В 2003 году в её семью пришла беда. Живший на втором этаже дома Нины Ивановны профессор иняза - теперь слепой, переехавший на улицу Бабушкина к молоденькой преподавательнице – устроил у себя гостиницу. С десяток раз топили его постояльцы соседей снизу, весь дом прогнил. А потом вдруг полыхнуло, да так, что полностью выгорела кровля. С апреля по октябрь дом стоял без крыши. «Я тогда на дачке была, а муж дома, без крыши, всё разворочено. Он с кровати снимал матрас, бегал по квартире, чтобы уснуть. Дождь заливал, всё сгнило. После этого муж у меня ушёл, 67 лет ему было, работал ещё», - женщина прикрыла рукавом куртки набежавшие на глаза слёзы, горько вздохнула и замолчала.

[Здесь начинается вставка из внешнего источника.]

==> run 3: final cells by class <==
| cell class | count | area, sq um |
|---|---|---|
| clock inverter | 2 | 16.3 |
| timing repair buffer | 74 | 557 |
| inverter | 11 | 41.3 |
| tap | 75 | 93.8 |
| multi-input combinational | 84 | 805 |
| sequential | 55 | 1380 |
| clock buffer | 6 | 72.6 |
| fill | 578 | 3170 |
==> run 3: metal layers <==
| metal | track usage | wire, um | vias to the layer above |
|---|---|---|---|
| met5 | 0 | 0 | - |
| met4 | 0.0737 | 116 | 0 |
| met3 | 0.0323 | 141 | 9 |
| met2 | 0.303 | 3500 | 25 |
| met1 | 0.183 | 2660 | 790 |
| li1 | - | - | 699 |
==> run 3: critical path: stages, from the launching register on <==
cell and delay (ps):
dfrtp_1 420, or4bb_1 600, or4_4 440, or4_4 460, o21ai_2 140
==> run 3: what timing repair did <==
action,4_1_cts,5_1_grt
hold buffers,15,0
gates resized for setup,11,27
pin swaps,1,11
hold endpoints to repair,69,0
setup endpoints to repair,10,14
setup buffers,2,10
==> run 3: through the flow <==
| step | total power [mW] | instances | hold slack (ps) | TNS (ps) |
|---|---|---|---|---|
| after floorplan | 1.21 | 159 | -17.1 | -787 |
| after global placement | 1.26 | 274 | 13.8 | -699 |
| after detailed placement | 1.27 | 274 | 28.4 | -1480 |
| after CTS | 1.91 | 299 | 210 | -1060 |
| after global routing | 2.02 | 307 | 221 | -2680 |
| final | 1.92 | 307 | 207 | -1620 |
### config.mk
export PLATFORM = sky130hd
export DESIGN_NAME = rdb_rx_dma_ctrl
export DESIGN_NICKNAME = d
export VERILOG_FILES = /design/src/hdl/rdb_pkg.sv /design/src/hdl/rdb_dma_regs.sv /design/src/hdl/rdb_gap_timer.sv /design/src/hdl/rdb_rx_dma_ctrl.sv
export VERILOG_INCLUDE_DIRS = /design/src /design/src/hdl
export SDC_FILE = /design/constraint.sdc
export NUM_CORES = 1
export LEC_CHECK = 0
export ABC_AREA = 0
export BUFFER_PORTS_ARGS = -buffer_cell sky130_fd_sc_hd__buf_2
export CAP_MARGIN = 20
export CORE_ASPECT_RATIO = 0.7
export CORE_UTILIZATION = 54
export DETAILED_ROUTE_END_ITERATION = 8
export GPL_TIMING_DRIVEN = 1
export PLACE_DENSITY = 0.76
export RECOVER_POWER = 25
export SYNTH_ARGS = -nofsm -noshare
export SYNTH_HDL_FRONTEND = slang
export SYNTH_HIERARCHICAL = 1
export SYNTH_SLANG_ARGS = --single-unit
### constraint.sdc
create_clock -name i_clock -period 2.6 [get_ports i_clock]
set_input_delay 0.13 -clock i_clock [delete_from_list [all_inputs] [get_ports i_clock]]
set_output_delay 0.13 -clock i_clock [all_outputs]
set_load 0.01 [all_outputs]
### src/hdl/rdb_map.svh
/*
 Register offsets, bit positions and timing counts for the receive DMA
 mode and burst control block. Included by the package and modules.
*/
`ifndef RDB_MAP_SVH
`define RDB_MAP_SVH
// Register indices on the internal register port
`define RDB_OFF_RX_CFG 16'h0102
`define RDB_OFF_RX_CTL 16'h0104
`define RDB_OFF_BUF_CFG 16'h010a
`define RDB_OFF_BUF_EVENT 16'h010c
`define RDB_OFF_MISSED 16'h0130
`define RDB_OFF_DMA_SOF 16'h0026
`define RDB_OFF_DMA_FCNT 16'h0028
`define RDB_OFF_DMA_BCNT 16'h002a
// Receive configuration bits
`define RDB_BIT_BURST_EN 7
`define RDB_BIT_GOOD_IE 8
`define RDB_BIT_DMA_ONLY 9
`define RDB_BIT_AUTO_DMA 10
// Receive control bits
`define RDB_BIT_ACCEPT_GOOD 8
// Buffer configuration bits
`define RDB_BIT_DMA_IE 7
`define RDB_BIT_B128_IE 11
`define RDB_BIT_DEST_IE 15
// Buffer event bits
`define RDB_BIT_DMA_FLAG 7
// Reset values
`define RDB_RST_CFG 16'h0000
// Burst spacing in ns and in clock cycles, burst cycle length in frames
`define RDB_GAP_MIN_NS 9600
`define RDB_GAP_MAX_NS 52000
`define RDB_CLK_NS 8
`define RDB_GAP_MIN_CYC ((`RDB_GAP_MIN_NS + `RDB_CLK_NS - 1) / `RDB_CLK_NS)
`define RDB_GAP_MAX_CYC (`RDB_GAP_MAX_NS / `RDB_CLK_NS)
`define RDB_BURST_MAX 8
`endif

### src/hdl/rdb_pkg.sv
/*
 Types for the receive DMA mode and burst control block.
 Assumes rdb_map.svh is on the include path.
*/
package rdb_pkg;
    `include "rdb_map.svh"

    typedef enum logic [1:0] {
        RDB_MODE_PIO = 2'b00,
        RDB_MODE_AUTO = 2'b01,
        RDB_MODE_DMA_ONLY = 2'b10
    } rdb_mode_e;

    typedef enum logic [2:0] {
        RDB_ST_IDLE = 3'b000,
        RDB_ST_XFER = 3'b001,
        RDB_ST_HOLD = 3'b010,
        RDB_ST_BURST = 3'b011,
        RDB_ST_BEND = 3'b100
    } rdb_state_e;

    // One received frame status, from the MAC
    typedef struct packed {
        logic addr_pass;
        logic good;
        logic [15:0] length;
    } rdb_frame_s;

    // Register port request
    typedef struct packed {
        logic rd;
        logic wr;
        logic [15:0] addr;
        logic [15:0] wdata;
    } rdb_reg_req_s;
endpackage
**config.mk**
```make
export PLATFORM = sky130hd
export DESIGN_NAME = adc_gain_offset_output
export DESIGN_NICKNAME = d
export VERILOG_FILES = /design/src/rtl/adc_back_pkg.sv /design/src/rtl/adc_gain_offset_output.sv /design/src/rtl/trim_gain_chan.sv /design/src/rtl/sample_link_out.sv
export SDC_FILE = /design/constraint.sdc
export NUM_CORES = 2
export LEC_CHECK = 0
export ABC_AREA = 1
export BUFFER_PORTS_ARGS = -buffer_cell sky130_fd_sc_hd__buf_2
export CORE_MARGIN = 2
export CORE_UTILIZATION = 50
export DETAILED_ROUTE_END_ITERATION = 6
export HOLD_SLACK_MARGIN = 0.05
export PLACE_DENSITY = 0.67
export REMOVE_ABC_BUFFERS = 1
export SLEW_MARGIN = 5
export SYNTH_ARGS = -nofsm -noshare
export SYNTH_HDL_FRONTEND = slang
export SYNTH_HIERARCHICAL = 1
export SYNTH_SLANG_ARGS = --single-unit
```
**constraint.sdc**
```tcl
create_clock -name ref_clk -period 17.39 [get_ports ref_clk]
set_clock_uncertainty 0.05 [all_clocks]
set_input_delay 1.739 -clock ref_clk [delete_from_list [all_inputs] [get_ports ref_clk]]
set_output_delay 1.739 -clock ref_clk [all_outputs]
set_load 0.02 [all_outputs]
```
### src/converter_mode_fault_sequencer.sv
// Chosen here: the APB slave port and the register addresses.
`timescale 1ns/1ps
// Behaviour
// - top mode machine has exactly reset, standby and power-on states
// - power-up enters reset with defaults; host interface dead in reset
// - reset goes to standby once input is above start threshold
// - standby keeps converter off while host interface and config stay usable
// - standby-hold register beats the enable pin and holds standby
// - standby goes to power-on on enable pin or force-on bit
// - each power-on entry starts sub-machine idle with converter off
// - faults clear then turn-on delay from 2-bit select, then ramp
// - undervoltage fault while input below base minus step, self clears
// - ldo fault returns to idle like the other faults, self clears, maskable by mask bit
// - watchdog fault on expiry; kick or zero period clears it
// - overcurrent latch after 8 or 16 limit cycles; cleared leaving to standby
// - overvoltage fault while input too high, self clears
// - overheat fault unmaskable with hysteresis, blocks idle exit
// - ramp enables converter for selected time, then steady when regulated
// - any fault during ramp returns to idle, converter off
// - any fault during steady returns to idle, converter off
// - output collapse in steady enters overload retry
// - light load longer than selected timeout enters low-load off
// - low-load off only entered in buck topology
// - low-load off left only by leaving power-on
// - overload retry holds converter off 3 s then restarts from idle
// - enable pin polarity option, active high by default
// - output-good driven low only when enabled and output valid
module converter_mode_fault_sequencer
  import conv_seq_pkg::*;
#(
  parameter int unsigned ADDR_W        = 8,
  parameter bit          EN_ACTIVE_LOW = 1'b0,
  parameter int unsigned TON_CYC  [4]  = '{TON_MS[0]*CYC_PER_MS, TON_MS[1]*CYC_PER_MS,
                                           TON_MS[2]*CYC_PER_MS, TON_MS[3]*CYC_PER_MS},
  parameter int unsigned LL_CYC   [4]  = '{LL_MS[0]*CYC_PER_MS, LL_MS[1]*CYC_PER_MS,
                                           LL_MS[2]*CYC_PER_MS, LL_MS[3]*CYC_PER_MS},
  parameter int unsigned RAMP_CYC [2]  = '{RAMP_MS[0]*CYC_PER_MS, RAMP_MS[1]*CYC_PER_MS},
  parameter int unsigned RETRY_CYC     = RETRY_MS*CYC_PER_MS,
  parameter int unsigned WDOG_CYC [3]  = '{WDOG_MS[0]*CYC_PER_MS, WDOG_MS[1]*CYC_PER_MS,
                                           WDOG_MS[2]*CYC_PER_MS}
) (
  input  wire logic              pclk,
  input  wire logic              presetn,
  input  wire logic              psel,
  input  wire logic              penable,
  input  wire logic              pwrite,
  input  wire logic [ADDR_W-1:0] paddr,
  input  wire logic [31:0]       pwdata,
  output logic      [31:0]       prdata,
  output logic                   pready,
  output logic                   pslverr,
  input  wire logic              en_pin,
  input  wire sense_t            sense,
  output logic                   conv_en,
  output logic                   host_if_active,
  output logic                   output_good_o,
  output logic                   output_good_oe
);

  // ****************************************
  // elaboration checks
  // ****************************************
  if (ADDR_W < 5) begin : g_bad_addr
    $error("address width too small for register map");
  end
  if (RETRY_CYC == 0) begin : g_bad_retry
    $error("retry count must be at least one cycle");
  end
  // a zero count would wrap the minus-one compare and stall the timer
  if (TON_CYC[0] == 0 || TON_CYC[1] == 0 || TON_CYC[2] == 0 || TON_CYC[3] == 0 ||
      RAMP_CYC[0] == 0 || RAMP_CYC[1] == 0) begin : g_bad_delay
    $error("turn-on and ramp counts must be at least one cycle");
  end
  if (LL_CYC[0] == 0 || LL_CYC[1] == 0 || LL_CYC[2] == 0 || LL_CYC[3] == 0 ||
      WDOG_CYC[0] == 0 || WDOG_CYC[1] == 0 || WDOG_CYC[2] == 0) begin : g_bad_timeout
    $error("light-load and watchdog counts must be at least one cycle");
  end

  // ****************************************
  // state and registers
  // ****************************************
  mode_t       mode_r;
  sub_t        sub_r;
  ctrl_t       ctrl_r;
  logic [1:0]  ton_sel_r;
  logic [1:0]  ll_sel_r;
  logic [7:0]  uv_base_r;
  logic [7:0]  uv_step_r;
  logic [1:0]  wdog_per_r;
  logic [31:0] tmr_r;
  logic [31:0] wdog_cnt_r;
  logic [4:0]  oc_cnt_r;
  logic        uv_r;
  logic        ov_r;
  logic        ldo_r;
  logic        wdog_r;
  logic        oc_latch_r;
  logic        hot_r;
  logic        conv_en_r;
  logic        good_r;
  logic [31:0] prdata_r;

  logic        wr_en;
  logic        mapped;
  logic        kick;
  logic        en_active;
  logic        want_on;
  logic        leave_on;
  logic        fault_any;

  // undervoltage compare against base minus step, no underflow
  function automatic logic uv_below(input logic [7:0] code, input logic [7:0] base,
                                    input logic [7:0] step);
    uv_below = (step <= base) && (code < (base - step));
  endfunction

  // address decode
  function automatic logic is_reg(input logic [ADDR_W-1:0] a);
    is_reg = (a == ADDR_W'(CTRL_OFS)) || (a == ADDR_W'(TIMING_OFS)) ||
             (a == ADDR_W'(UV_OFS)) || (a == ADDR_W'(WDOG_OFS)) ||
             (a == ADDR_W'(STATUS_OFS));
  endfunction

  // ****************************************
  // apb slave
  // ****************************************
  assign mapped  = is_reg(paddr);
  assign pready  = 1'b1;
  assign pslverr = psel && penable && (!mapped || mode_r == MODE_RESET);
  assign wr_en   = psel && penable && pwrite && mapped && mode_r != MODE_RESET;
  assign kick    = wr_en && paddr == ADDR_W'(WDOG_OFS) && pwdata[WDOG_KICK_BIT];
  assign prdata  = prdata_r;
  assign host_if_active = (mode_r != MODE_RESET);

  // config writes, live in standby and power-on
  always_ff @(posedge pclk or negedge presetn) begin
    if (!presetn) begin
      ctrl_r     <= '{ramp_long: 1'b0, en_active_low: EN_ACTIVE_LOW, oc_long: 1'b0,
                      ldo_fault_mask: 1'b0, force_on_bit: 1'b0, standby_hold: 1'b0};
      ton_sel_r  <= 2'h0;
      ll_sel_r   <= 2'h0;
      uv_base_r  <= UV_BASE_RST;
      uv_step_r  <= UV_STEP_RST;
      wdog_per_r <= 2'h0;
    end else if (wr_en) begin
      unique case (paddr)
        ADDR_W'(CTRL_OFS):   ctrl_r     <= ctrl_t'(pwdata[5:0]);
        ADDR_W'(TIMING_OFS): begin
          ton_sel_r <= pwdata[1:0];
          ll_sel_r  <= pwdata[3:2];
        end
        ADDR_W'(UV_OFS): begin
          uv_base_r <= pwdata[7:0];
          uv_step_r <= pwdata[15:8];
        end
        ADDR_W'(WDOG_OFS):   wdog_per_r <= pwdata[1:0];
        default: ;
      endcase
    end
  end

  // read data captured in setup phase
  always_ff @(posedge pclk or negedge presetn) begin
    if (!presetn) begin
      prdata_r <= 32'h0000_0000;
    end else if (psel && !penable) begin
      prdata_r <= 32'h0000_0000;
      if (mode_r != MODE_RESET) begin
        unique case (paddr)
          ADDR_W'(CTRL_OFS):   prdata_r <= {26'h0, ctrl_r};
          ADDR_W'(TIMING_OFS): prdata_r <= {28'h0, ll_sel_r, ton_sel_r};
          ADDR_W'(UV_OFS):     prdata_r <= {16'h0, uv_step_r, uv_base_r};
          ADDR_W'(WDOG_OFS):   prdata_r <= {30'h0, wdog_per_r};
          ADDR_W'(STATUS_OFS): prdata_r <= {20'h0, conv_en_r, hot_r, oc_latch_r, wdog_r,
                                            ldo_r, ov_r, uv_r, sub_r, mode_r};
          default: ;
        endcase
      end
    end
  end

  // ****************************************
  // fault detection
  // ****************************************
  // self-clearing level faults
  always_ff @(posedge pclk or negedge presetn) begin
    if (!presetn) begin
      uv_r  <= 1'b0;
      ov_r  <= 1'b0;
      ldo_r <= 1'b0;
    end else begin
      uv_r  <= uv_below(sense.vin_code, uv_base_r, uv_step_r);
      ov_r  <= sense.vin_ov;
      ldo_r <= sense.ldo_fault;
    end
  end

  // overheat with hysteresis, set wins
  always_ff @(posedge pclk or negedge presetn) begin
    if (!presetn) begin
      hot_r <= 1'b0;
    end else if (sense.hot_trip) begin
      hot_r <= 1'b1;
    end else if (!sense.hot_warm) begin
      hot_r <= 1'b0;
    end
  end

  // watchdog counter and fault
  always_ff @(posedge pclk or negedge presetn) begin
    if (!presetn) begin
      wdog_cnt_r <= 32'h0000_0000;
      wdog_r     <= 1'b0;
    end else if (wdog_per_r == 2'h0) begin
      wdog_cnt_r <= 32'h0000_0000;
      wdog_r     <= 1'b0;
    end else if (wdog_cnt_r >= WDOG_CYC[wdog_per_r - 2'h1] - 1) begin
      wdog_cnt_r <= 32'h0000_0000;
      wdog_r     <= 1'b1;
    end else if (kick) begin
      wdog_cnt_r <= 32'h0000_0000;
      wdog_r     <= 1'b0;
    end else begin
      wdog_cnt_r <= wdog_cnt_r + 32'h0000_0001;
    end
  end

  // consecutive limit cycles and overcurrent latch
  always_ff @(posedge pclk or negedge presetn) begin
    if (!presetn) begin
      oc_cnt_r   <= 5'h00;
      oc_latch_r <= 1'b0;
    end else begin
      if (sense.sw_cycle && mode_r == MODE_POWER) begin
        oc_cnt_r <= sense.oc_hit ? (oc_cnt_r == 5'h1F ? oc_cnt_r : oc_cnt_r + 5'h01) : 5'h00;
      end
      if (sense.sw_cycle && sense.oc_hit && mode_r == MODE_POWER &&
          32'(oc_cnt_r) + 1 >= (ctrl_r.oc_long ? OC_LONG : OC_SHORT)) begin
        oc_latch_r <= 1'b1;
      end else if (mode_r == MODE_POWER && leave_on) begin
        oc_latch_r <= 1'b0;
        oc_cnt_r   <= 5'h00;
      end
    end
  end

  assign fault_any = uv_r || ov_r || (ldo_r && !ctrl_r.ldo_fault_mask) || wdog_r ||
                     oc_latch_r || hot_r;

  // ****************************************
  // top mode machine
  // ****************************************
  assign en_active = en_pin ^ ctrl_r.en_active_low;
  assign want_on   = !ctrl_r.standby_hold && (en_active || ctrl_r.force_on_bit);
  assign leave_on  = !want_on;

  always_ff @(posedge pclk or negedge presetn) begin
    if (!presetn) begin
      mode_r <= MODE_RESET;
    end else begin
      unique case (mode_r)
        MODE_RESET:   if (sense.vin_ok) mode_r <= MODE_STANDBY;
        MODE_STANDBY: if (want_on) mode_r <= MODE_POWER;
        MODE_POWER:   if (leave_on) mode_r <= MODE_STANDBY;
        default:      mode_r <= MODE_RESET;
      endcase
    end
  end

  // ****************************************
  // power-on sub-machine and shared timer
  // ****************************************
  always_ff @(posedge pclk or negedge presetn) begin
    if (!presetn) begin
      sub_r <= SUB_IDLE;
      tmr_r <= 32'h0000_0000;
    end else if (mode_r != MODE_POWER || leave_on) begin
      sub_r <= SUB_IDLE;
      tmr_r <= 32'h0000_0000;
    end else begin
      tmr_r <= tmr_r + 32'h0000_0001;
      unique case (sub_r)
        SUB_IDLE: begin
          if (fault_any) begin
            tmr_r <= 32'h0000_0000;
          end else if (tmr_r >= TON_CYC[ton_sel_r] - 1) begin
            sub_r <= SUB_RAMP;
            tmr_r <= 32'h0000_0000;
          end
        end
        SUB_RAMP: begin
          if (fault_any) begin
            sub_r <= SUB_IDLE;
            tmr_r <= 32'h0000_0000;
          end else if (tmr_r >= RAMP_CYC[ctrl_r.ramp_long] - 1 && sense.out_in_reg) begin
            sub_r <= SUB_STEADY;
            tmr_r <= 32'h0000_0000;
          end else if (tmr_r >= RAMP_CYC[ctrl_r.ramp_long] - 1) begin
            tmr_r <= tmr_r;
          end
        end
        SUB_STEADY: begin
          if (fault_any) begin
            sub_r <= SUB_IDLE;
            tmr_r <= 32'h0000_0000;
          end else if (sense.out_low) begin
            sub_r <= SUB_RETRY;
            tmr_r <= 32'h0000_0000;
          end else if (!(sense.light_load && sense.buck_mode)) begin
            tmr_r <= 32'h0000_0000;
          end else if (tmr_r >= LL_CYC[ll_sel_r] - 1) begin
            sub_r <= SUB_LLOFF;
            tmr_r <= 32'h0000_0000;
          end
        end
        SUB_LLOFF: tmr_r <= 32'h0000_0000;
        SUB_RETRY: begin
          if (tmr_r >= RETRY_CYC - 1) begin
            sub_r <= SUB_IDLE;
            tmr_r <= 32'h0000_0000;
          end
        end
        default: sub_r <= SUB_IDLE;
      endcase
    end
  end

  // ****************************************
  // outputs
  // ****************************************
  // converter enable and output-good follow state one cycle later
  always_ff @(posedge pclk or negedge presetn) begin
    if (!presetn) begin
      conv_en_r <= 1'b0;
      good_r    <= 1'b0;
    end else begin
      conv_en_r <= mode_r == MODE_POWER &&
                   (sub_r == SUB_RAMP || sub_r == SUB_STEADY);
      good_r    <= mode_r == MODE_POWER && sub_r == SUB_STEADY && !fault_any;
    end
  end

  assign conv_en        = conv_en_r;
  assign output_good_o  = 1'b0; // open drain, only pulls low
  assign output_good_oe = good_r;
endmodule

На месте флигеля, где раньше жила её семья, теперь стоит кирпичный центр магнитно-резонансной томографии. А сейчас под угрозой сноса – дом с литерой В, не входящий в основную усадьбу. Его жильцам заявили, что здание числится как надворная постройка и ценности не имеет. Но граждане не собираются так просто сдаваться и намерены приватизировать землю. Два дома, охраняемых государством, ещё держатся за жизнь, но кажется, - только благодаря живущим здесь людям. Будто не станет людей, и памятники превратятся в груду бесполезного мусора.
В материале использовано изображение дома на улице Карла Либкнехта, 11, в 1981-1983 годах. Фото взято из аккаунта humus в Lifejournal.